The following code will throw an exception immediately when calling the ThrowNow method. If I comment that line out and throw the exception directly then the exception is swallowed and not raised in the Unobserved event handler.
public static async void ThrowNow(Exception ex){
throw ex;
}
public static async Task TestExAsync()
{
ThrowNow(new System.Exception("Testing")); // Throws exception immediately
//throw new System.Exception("Testing"); // Exception is swallowed, not raised in unobserved event
await Task.Delay(1000);
}
void Main()
{
var task = TestExAsync();
}
Something a little more confusing, if I remove the async
keyword from the ThrowNow
method, the exception is swallowed yet again.
I thought async methods run synchronously until reaching a blocking method. In this case, it seems that removing the async keyword is making it behave asynchronously.

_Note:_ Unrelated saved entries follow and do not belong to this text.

`src/rtl/win_pkg.sv`:
```
package win_pkg;
  localparam int unsigned LEG_AW = 20;
  localparam logic [7:0] BANK_REG_OFS = 8'h72;

  typedef enum logic [1:0] {
    MAP_A0_128K = 2'b00,
    MAP_A0_64K  = 2'b01,
    MAP_B0_32K  = 2'b10,
    MAP_B8_32K  = 2'b11
  } leg_map_e;

  typedef struct packed {
    logic [LEG_AW-1:0] lo;   // inclusive
    logic [LEG_AW-1:0] hi;   // exclusive
    logic [15:0]       mask;
  } leg_win_t;

  function automatic leg_win_t leg_window(leg_map_e m);
    leg_win_t w;
    case (m)
      MAP_A0_128K: w = '{lo: 20'hA0000, hi: 20'hC0000, mask: 16'hFFFF};
      MAP_A0_64K:  w = '{lo: 20'hA0000, hi: 20'hB0000, mask: 16'hFFFF};
      MAP_B0_32K:  w = '{lo: 20'hB0000, hi: 20'hB8000, mask: 16'h7FFF};
      default:     w = '{lo: 20'hB8000, hi: 20'hC0000, mask: 16'h7FFF};
    endcase
    return w;
  endfunction
endpackage

```
`src/rtl/win_legacy_dec.sv`:
```
module win_legacy_dec
  import win_pkg::*;
#(
  parameter int unsigned ADDR_W     = 32,
  parameter int unsigned BANK_OFF_W = 21,
  localparam int unsigned OFF_W     = BANK_OFF_W + 1
) (
  input  logic                  en_i,
  input  logic [ADDR_W-1:0]     addr_i,
  input  logic [1:0]            map_sel_i,
  input  logic [BANK_OFF_W-1:0] bank_off_i,
  output logic                  hit_o,
  output logic [OFF_W-1:0]      off_o
);
  leg_win_t win;
  logic     low_mb;
  logic     in_rng;

  always_comb begin
    win    = leg_window(leg_map_e'(map_sel_i));
    low_mb = (addr_i[ADDR_W-1:LEG_AW] == '0);
    in_rng = (addr_i[LEG_AW-1:0] >= win.lo) && (addr_i[LEG_AW-1:0] < win.hi);
    hit_o  = en_i && low_mb && in_rng;
    off_o  = OFF_W'(addr_i[15:0] & win.mask) + OFF_W'(bank_off_i);
  end
endmodule

```
`src/rtl/win_aperture.sv`:
```
module win_aperture #(
  parameter int unsigned ADDR_W    = 32,
  parameter int unsigned SIZE_LOG2 = 24,
  localparam int unsigned BASE_W   = ADDR_W - SIZE_LOG2
) (
  input  logic                 en_i,
  input  logic [ADDR_W-1:0]    addr_i,
  input  logic [BASE_W-1:0]    base_i,
  output logic                 hit_o,
  output logic [SIZE_LOG2-1:0] off_o
);
  assign hit_o = en_i && (addr_i[ADDR_W-1:SIZE_LOG2] == base_i);
  assign off_o = addr_i[SIZE_LOG2-1:0];
endmodule

```
`src/rtl/win_bank_reg.sv`:
```
module win_bank_reg
  import win_pkg::*;
#(
  parameter int unsigned BANK_W     = 8,
  parameter int unsigned BANK_SHIFT = 13,
  localparam int unsigned BANK_OFF_W = BANK_W + BANK_SHIFT
) (
  input  logic                  clk_i,
  input  logic                  rst_ni,
  input  logic                  wr_i,
  input  logic [7:0]            wr_ofs_i,
  input  logic [BANK_W-1:0]     wr_data_i,
  output logic [BANK_W-1:0]     bank_val_o,
  output logic [BANK_OFF_W-1:0] rd_bank_o,
  output logic [BANK_OFF_W-1:0] wr_bank_o
);
  logic load;
  logic nonzero;
  logic [BANK_OFF_W-1:0] new_off;

  assign load    = wr_i && (wr_ofs_i == BANK_REG_OFS);
  assign nonzero = (wr_data_i != '0);
  assign new_off = {wr_data_i - BANK_W'(1), {BANK_SHIFT{1'b0}}};

  always_ff @(posedge clk_i or negedge rst_ni) begin
    if (!rst_ni) begin
      bank_val_o <= '0;
      rd_bank_o  <= '0;
      wr_bank_o  <= '0;
    end else if (load) begin
      bank_val_o <= wr_data_i;
      if (nonzero) begin
        rd_bank_o <= new_off;
        wr_bank_o <= new_off;
      end
    end
  end

  p_bank_load_r7: assert property (@(posedge clk_i) disable iff (!rst_ni)
    (load && nonzero) |=> (rd_bank_o == wr_bank_o) && (bank_val_o == $past(wr_data_i))
                          && (rd_bank_o[BANK_SHIFT-1:0] == '0));

  p_bank_zero_r8: assert property (@(posedge clk_i) disable iff (!rst_ni)
    (load && !nonzero) |=> (bank_val_o == '0) && $stable(rd_bank_o) && $stable(wr_bank_o));

  p_bank_hold_r9: assert property (@(posedge clk_i) disable iff (!rst_ni)
    !load |=> $stable(bank_val_o) && $stable(rd_bank_o) && $stable(wr_bank_o));
endmodule

```
`src/rtl/mem_window_dec.sv`:
```
module mem_window_dec
  import win_pkg::*;
#(
  parameter int unsigned ADDR_W     = 32,
  parameter int unsigned LIN_LOG2   = 24,
  parameter int unsigned REG_LOG2   = 18,
  parameter int unsigned ROM_LOG2   = 15,
  parameter int unsigned BANK_W     = 8,
  parameter int unsigned BANK_SHIFT = 13,
  localparam int unsigned BANK_OFF_W = BANK_W + BANK_SHIFT,
  localparam int unsigned LEG_OFF_W  = BANK_OFF_W + 1
) (
  input  logic                       clk_i,
  input  logic                       rst_ni,
  input  logic [ADDR_W-1:0]          addr_i,
  input  logic                       host_wr_i,
  input  logic [1:0]                 map_sel_i,
  input  logic                       mem_en_i,
  input  logic [ADDR_W-LIN_LOG2-1:0] lin_base_i,
  input  logic [ADDR_W-REG_LOG2-1:0] reg_base_i,
  input  logic                       rom_en_i,
  input  logic [ADDR_W-ROM_LOG2-1:0] rom_base_i,
  input  logic                       bank_wr_i,
  input  logic [7:0]                 bank_ofs_i,
  input  logic [BANK_W-1:0]          bank_data_i,
  output logic                       leg_hit_o,
  output logic [LEG_OFF_W-1:0]       leg_off_o,
  output logic                       lin_hit_o,
  output logic [LIN_LOG2-1:0]        lin_off_o,
  output logic                       reg_hit_o,
  output logic [REG_LOG2-1:0]        reg_off_o,
  output logic                       rom_hit_o,
  output logic [ROM_LOG2-1:0]        rom_off_o,
  output logic [BANK_W-1:0]          bank_val_o,
  output logic [BANK_OFF_W-1:0]      rd_bank_o,
  output logic [BANK_OFF_W-1:0]      wr_bank_o
);
  logic leg_raw, lin_raw, reg_raw, rom_raw;
  logic [BANK_OFF_W-1:0] bank_sel;

  win_bank_reg #(.BANK_W(BANK_W), .BANK_SHIFT(BANK_SHIFT)) u_bank (
    .clk_i     (clk_i),
    .rst_ni    (rst_ni),
    .wr_i      (bank_wr_i),
    .wr_ofs_i  (bank_ofs_i),
    .wr_data_i (bank_data_i),
    .bank_val_o(bank_val_o),
    .rd_bank_o (rd_bank_o),
    .wr_bank_o (wr_bank_o)
  );

  assign bank_sel = host_wr_i ? wr_bank_o : rd_bank_o;

  win_legacy_dec #(.ADDR_W(ADDR_W), .BANK_OFF_W(BANK_OFF_W)) u_leg (
    .en_i      (mem_en_i),
    .addr_i    (addr_i),
    .map_sel_i (map_sel_i),
    .bank_off_i(bank_sel),
    .hit_o     (leg_raw),
    .off_o     (leg_off_o)
  );

  win_aperture #(.ADDR_W(ADDR_W), .SIZE_LOG2(LIN_LOG2)) u_lin (
    .en_i(mem_en_i), .addr_i(addr_i), .base_i(lin_base_i), .hit_o(lin_raw), .off_o(lin_off_o)
  );

  win_aperture #(.ADDR_W(ADDR_W), .SIZE_LOG2(REG_LOG2)) u_reg (
    .en_i(mem_en_i), .addr_i(addr_i), .base_i(reg_base_i), .hit_o(reg_raw), .off_o(reg_off_o)
  );

  // ROM decode is not gated by the memory enable
  win_aperture #(.ADDR_W(ADDR_W), .SIZE_LOG2(ROM_LOG2)) u_rom (
    .en_i(rom_en_i), .addr_i(addr_i), .base_i(rom_base_i), .hit_o(rom_raw), .off_o(rom_off_o)
  );

  // fixed priority: legacy > register > linear > rom
  always_comb begin
    leg_hit_o = leg_raw;
    reg_hit_o = reg_raw && !leg_raw;
    lin_hit_o = lin_raw && !leg_raw && !reg_raw;
    rom_hit_o = rom_raw && !leg_raw && !reg_raw && !lin_raw;
  end

  p_one_hit_r10: assert property (@(posedge clk_i) disable iff (!rst_ni)
    $onehot0({leg_hit_o, reg_hit_o, lin_hit_o, rom_hit_o}));

  p_mem_gate_r3: assert property (@(posedge clk_i) disable iff (!rst_ni)
    !mem_en_i |-> !leg_hit_o && !lin_hit_o && !reg_hit_o);

  p_leg_range_r1: assert property (@(posedge clk_i) disable iff (!rst_ni)
    leg_hit_o |-> (addr_i >= ADDR_W'(32'hA0000)) && (addr_i < ADDR_W'(32'hC0000)));

  p_lin_base_r4: assert property (@(posedge clk_i) disable iff (!rst_ni)
    lin_hit_o |-> (addr_i[ADDR_W-1:LIN_LOG2] == lin_base_i));

  p_rom_en_r6: assert property (@(posedge clk_i) disable iff (!rst_ni)
    rom_hit_o |-> rom_en_i);
endmodule

```
`config.mk`:
```
export PLATFORM = sky130hd
export DESIGN_NAME = mem_window_dec
export DESIGN_NICKNAME = d
export VERILOG_FILES = /design/src/rtl/win_pkg.sv /design/src/rtl/win_legacy_dec.sv /design/src/rtl/win_aperture.sv /design/src/rtl/win_bank_reg.sv /design/src/rtl/mem_window_dec.sv
export SDC_FILE = /design/constraint.sdc
export NUM_CORES = 1
export LEC_CHECK = 0
export BUFFER_PORTS_ARGS = -buffer_cell sky130_fd_sc_hd__buf_4
export CAP_MARGIN = 20
export CORE_ASPECT_RATIO = 0.5
export CORE_MARGIN = 3
export CORE_UTILIZATION = 38
export DETAILED_ROUTE_END_ITERATION = 6
export GPL_TIMING_DRIVEN = 0
export HOLD_SLACK_MARGIN = 0.1
export PLACE_DENSITY = 0.94
export SLEW_MARGIN = 5
export SYNTH_ARGS = -nofsm -noshare
export SYNTH_HDL_FRONTEND = slang
export SYNTH_SLANG_ARGS = --single-unit
```
`constraint.sdc`:
```
create_clock -name clk_i -period 1.8 [get_ports clk_i]
set_input_delay 0.09 -clock clk_i [delete_from_list [all_inputs] [get_ports clk_i]]
set_output_delay 0.09 -clock clk_i [all_outputs]
set_load 0.02 [all_outputs]
```
* Word-level counts from Yosys, hierarchy flattened
Cells that the tools add are included.
** Operators by class
- $add $sub $neg :: 2
- Order comparisons :: 2
- Equality and inequality tests :: 6
- Muxes and demuxes :: 1
- Bitwise gates (word level) :: 1
- Reduce and logical (&&, ||, !) cells :: 20
** Operators by type and width (number)
- $pmux W53 S3 :: 1
- $add A22 B21 Y22 :: 1
- $ge A20 B20 Y1 :: 1
- $lt A20 B20 Y1 :: 1
- $eq A17 B17 Y1 :: 1
- $and A16 B16 Y16 :: 1
- $eq A14 B14 Y1 :: 1
- $logic_and A1 B1 Y1 :: 13
- $logic_not A12 Y1 :: 1
- $eq A8 B7 Y1 const B :: 1
- $eq A8 B8 Y1 :: 1
- $reduce_bool A8 Y1 :: 1
- $sub A8 B1 Y8 const B :: 1
- $logic_not A1 Y1 :: 3
- $eq A2 B1 Y1 const B :: 1
- $eq A2 B2 Y1 const B :: 1
- $logic_not A2 Y1 :: 1
- $reduce_and A2 Y1 :: 1
** Word-level totals
- Flip-flop bits (word level) :: 16
- Input bits :: 95
- Output and inout bits :: 133

* Longest topological paths before layout
- Depth in word-level cells :: 9
- Gate-level depth with buffers :: 9

* Cells and area by module
From an unflattened synthesis, not the netlist that was laid out.
** Second synthesis, totals
- Cells, all modules :: 421
- Area total of the unflattened synthesis :: 3631.0 µm²
** Modules (own cells, without submodules)
- win_legacy_dec :: instances 1, cells each 189, area each 1358.8 µm²
- win_bank_reg :: instances 1, cells each 95, area each 1042.2 µm²
- mem_window_dec :: instances 1, cells each 26, area each 356.6 µm²
- win_aperture at u_rom :: instances 1, cells each 38, area each 304.0 µm²
- win_aperture at u_reg :: instances 1, cells each 37, area each 294.0 µm²
- win_aperture at u_lin :: instances 1, cells each 36, area each 275.3 µm²

* Worst setup path after synthesis
No wires, ideal clock.
- Path kind :: input to output
- Start point :: input port map_sel_i[0]
- End point :: output port rom_hit_o
- Data arrival time :: 2.001 ns
- Required time :: 1.710 ns
- Setup slack :: -0.291 ns
- Cell stages on the path :: 9
- Path buffers :: 0
- Cells stage by stage :: inv_1 ha_1 nor2_1 ha_1 nor2b_1 o21a_1 o21ai_1 a221oi_2 nor4b_1
** Between the ends
- Longest elaborated chain between the ends :: 9
- Elaborated cells between the ends (all ways) :: 12
** RTL lines
- from (decl) :: RTL line mem_window_dec.sv:17 : input logic [1:0] map_sel_i,
- $eq A2 B2 Y1 (tied with other cells) :: RTL line win_pkg.sv:20 : case (m)
- $pmux W53 S3 (*) :: RTL line win_pkg.sv:20
- $ge A20 B20 Y1 / $lt A20 B20 Y1 (equally long branches) :: RTL line win_legacy_dec.sv:22 : in_rng = (addr_i[LEG_AW-1:0] >= win.lo) && (addr_i[LEG_AW-1:0] < win.hi);
- $logic_and A1 B1 Y1 (*) :: RTL line win_legacy_dec.sv:22
- $logic_and A1 B1 Y1 (*) :: RTL line win_legacy_dec.sv:23 : hit_o = en_i && low_mb && in_rng;
- net leg_hit_o :: RTL line mem_window_dec.sv:26 : output logic leg_hit_o,
- $logic_not A1 Y1 (*) :: RTL line mem_window_dec.sv:81 : rom_hit_o = rom_raw && !leg_raw && !reg_raw && !lin_raw;
- $logic_and A1 B1 Y1 (*) (3 in series) :: RTL line mem_window_dec.sv:81
- to (decl) :: RTL line mem_window_dec.sv:32 : output logic rom_hit_o,
The timed path passes the listed nets; every way through them passes the cells marked *.

* Worst setup path in the final report
- Start point :: register u_bank.rd_bank_o[13]
- End point :: output port leg_off_o[19]
** Between the ends
- Longest elaborated chain between the ends :: 1
** RTL lines
- from (decl) :: RTL line win_bank_reg.sv:14 : output logic [BANK_OFF_W-1:0] rd_bank_o,
- from (signal assigned) :: RTL line win_bank_reg.sv:33 : rd_bank_o <= new_off;
- $add A22 B21 Y22 :: RTL line win_legacy_dec.sv:24 : off_o = OFF_W'(addr_i[15:0] & win.mask) + OFF_W'(bank_off_i);
- to (decl) :: RTL line mem_window_dec.sv:27 : output logic [LEG_OFF_W-1:0] leg_off_o,
Every way passes these cells.

==> impl_metrics.tcl <==
set metrics [dict create \
    nets 646 \
    layout.cells.most_common "buf_4" \
    fin_ws_ns -0.148 \
    grt_use_total_pct 22.4 \
    cp.required_ns 1.71 \
    violations "setup timing" \
    cp-start-kind "register" \
    cp.arrival_ns 1.86 \
    globalRouteOverflowTotal 0 \
    hpwl_um 7570 \
    antenna_left 0 \
    seq_area_frac_synth_pct 16.4 \
    die_width_um 119 \
    synth_edf_count 0 \
    coreArea_sq_mm 0.00582 \
    drc 0 \
    ff_latch_area_sq_um 402 \
    timing.fmax_mhz 513 \
    final_cells 619 \
    worstSetupEndpointType "output pin" \
    yosysUniqueCellTypes 34 \
    drive_gt1_share_pct 65.2 \
    most-common-layout-cells "buf_4, xor2_1, conb_1" \
    maxSlewViolCount 0 \
    viasPerCell 4.35 \
    synth_area_leader_cell "buf_4" \
    cts-root-buf "clkbuf_16" \
    placed_cell_area_sq_mm 0.00423 \
    cp_max_fo 2 \
    detail_route.wl_per_cell_um 14.8 \
    grt_pass1_vias 2811 \
    crit_type "register to output pin" \
    p_per_area_mw_per_mm2 427 \
    worstSkewPairLatency_ns 0.24 \
    finish.utilization_pct 78.8 \
    initial_core_util_pct 41.8 \
    status "finished, violations left" \
    max_slew.worst_pin.slew_ns 0.498 \
    postSynth.asyncResetShare_pct 100 \
    hp-class "primary input to register" \
    numPlacedInstances 599 \
    hold_viol 0 \
    ir_drop_uv 516 \
    antenna_found_initial 0 \
    numCtsBuffers 3 \
    rsz0062_at_grt "yes" \
    diodes 0 \
    design_area_sq_mm 0.00459 \
    slew-limit-headroom_pct 66.5 \
    cellLeakagePower_nw 2.48 \
    place_ws_ns -0.227 \
    dr.first_iter.drc_count 73 \
    placement.io_buffers 200 \
    ys_ff_latch 16 \
    synth_area_sq_mm 0.00243 \
    nFillCells 418 \
    yosys_warnings 0 \
    ios 228 \
    vias 2694 \
    row_count 19 \
    drv_cap 0 \
    die_h_um 62.6 \
    synth_area_leaders "buf_4, dfrtp_1, xor2_1" \
    synth.avg_cell_area_sq_um 8.40 \
    fin_worst_skew_ns 0 \
    grt_start_max_net_pins 17 \
    grt_pass1_wl_um 13700 \
    areaGrowthSynthToFinish_pct 88.6 \
    postSynthCellCount 290 \
    drt_first_pass_iters 4 \
    fin_crit_ns 1.95 \
    wirelength_um 9130 \
    cp_common_cell "inv_2" \
    ys.flop_type "dfrtp_1" \
    holdWs_ns 0.114 \
    place.gp.congestion 0.853 \
    clock-sinks 16 \
    synth.top_cell.area_share_pct 32.1 \
    multi_input_area_sq_mm 0.00145 \
    post-route-period-util_pct 108 \
    path_cells "ha_4 > inv_2 > fa_2 > inv_2 > a21o_1 > nand4_1 > xnor2_2 > buf_4" \
    slowest_stage "dfrtp_2" \
    clkTransAtPathRegs_ns 0.05 \
    setup_viol 10 \
    cts_max_path_buffers 2 \
    cp_slowest_stage_delay_ns 0.38 \
    htree_num_levels 1 \
    dieArea_sq_mm 0.00746 \
    cts_tree "done" \
]
==> stage by stage <==
step,total power [mW],setup TNS [ns]
detailed placement,1.43,-0.883
finish,1.96,-0.809
CTS,1.95,-0.607
global route,2.06,-1.55
global placement,1.40,-0.772
floorplan,0.961,0
==> metal layers <==
layer  vias up  wire length (um)  share of wire [%]  GRT usage, %
met3        16               471                5.2          3.07
met2        96              5440                 60          48.4
met1      1254              3070                 34          21.8
li1       1328                 -                  -             -
met5         -                 0                  0             0
met4         0               155                1.7          6.20
==> power by group <==
part | internal (mW) | total [mW] | switching [mW]
registers | 0.378 | 0.398 | 0.0195
clock network | 0.337 | 0.473 | 0.136
logic | 0.571 | 1.09 | 0.519
total | 1.29 | 1.96 | 0.675
==> Yosys cell counts (2+ instances only) <==
master and instances:
nor3b_1 4, a21o_1 3, xor2_1 27, o21ai_1 11, xnor2_1 24, nor3_1 2, nor4_2 2, inv_1 11
buf_4 104, mux2_1 6, nand2_1 16, nand3_1 2, ha_1 14, nor4_1 10, dfrtp_1 16, nor2_1 11
nand4_1 10
==> critical path, delay by kind of cell, from the launching register on <==
kind,cells,cell delay [ns]
XOR/XNOR,1,0.18
adder cells (fa/ha/maj),2,0.48
AND/OR/NAND/NOR,1,0.19
flip-flops,1,0.38
AO/OA/AOI/OAI,1,0.13
buffers and inverters,3,0.26
==> logic make-up after synthesis <==
| logic type | share of synthesized area, % |
|---|---|
| other | 0.154 |
| AND/OR/NAND/NOR | 15.0 |
| buffers and inverters | 34.1 |
| multiplexers | 2.77 |
| adder cells (fa/ha/maj) | 8.02 |
| flip-flops | 16.4 |
| AO/OA/AOI/OAI | 5.19 |
| XOR/XNOR | 18.3 |
==> registers in the layout, summed over array words and instances, names as in the netlist <==
| register | cells |
|---|---|
| u_bank.bank_val_o | 8 |
| u_bank.rd_bank_o | 8 |
==> worst paths after layout <==
path                                 startpoint                   end  slack (ns)  depth (start not counted)
hold reg to reg            u_bank.bank_val_o[6]  u_bank.bank_val_o[6]        0.50                          1
min in group asynchronous                rst_ni  u_bank.bank_val_o[0]        0.28                          2
max in group asynchronous                rst_ni  u_bank.rd_bank_o[13]        1.33                          2
setup reg to reg           u_bank.bank_val_o[7]  u_bank.bank_val_o[7]        0.99                          1
setup / recovery           u_bank.rd_bank_o[13]         leg_off_o[19]       -0.15                          8
hold / removal                   bank_data_i[7]  u_bank.bank_val_o[7]        0.11                          2
==> cell type report <==
class	instances	area share (%)
Sequential cell	16	8.75
Timing Repair Buffer	216	37.1
Buffer	106	17.2
Clock buffer	4	1.93
Inverter	11	1.12
Multi-Input combinational cell	182	31.6
Tap cell	84	2.29
==> what timing repair did <==
item,in CTS,in global routing
setup endpoints to repair,10,11
endpoints found under the hold margin,20,0
cloned,0,0
buffers inserted,8,3
pin swaps,15,8
hold buffers,5,0
resized for setup,24,10
Power figures use the tool's default switching activity.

I thought async methods run synchronously until reaching a blocking method.
They do, but they're still aware that they're executing within an asynchronous method.
If you throw an exception directly from an async void method, the async mechanism is aware that you'd have no way of observing that exception - it won't be thrown back to the caller, because exceptions thrown in async methods are only propagated through tasks. (The returned task becomes faulted.) It would be odd for an exception thrown before the first blocking await
expression to be thrown directly, but exceptions afterwards to be handled differently.
As far as I'm aware, an exception thrown by an async void
method is passed directly to the synchronization context, if there is one. (A continuation is posted to the synchronization context that just throws the exception.) In a simple console app, there isn't a synchronization context, so instead it's thrown as an unreported exception.
If you change your void
method to return Task
, then instead you'll just have an exception which could have been observed, but isn't (because you're not using the return value in TestExAsync
).
Does that make any sense? Let me know if you'd like more clarification - it's all a bit tortuous (and I don't know how well documented it is).
EDIT: I've found a bit of documentation, in the C# 5 spec section 10.15.2:
If the return type of the async function is void, evaluation differs from the above in the following way: Because no task is returned, the function instead communicates completion and exceptions to the current thread's synchronization context. The exact definition of synchronization context is implementation-dependent, but is a representation of "where" the current thread is running. The synchronization context is notified when evaluation of a void-returning async function commences, completes successfully, or causes an uncaught exception to be thrown.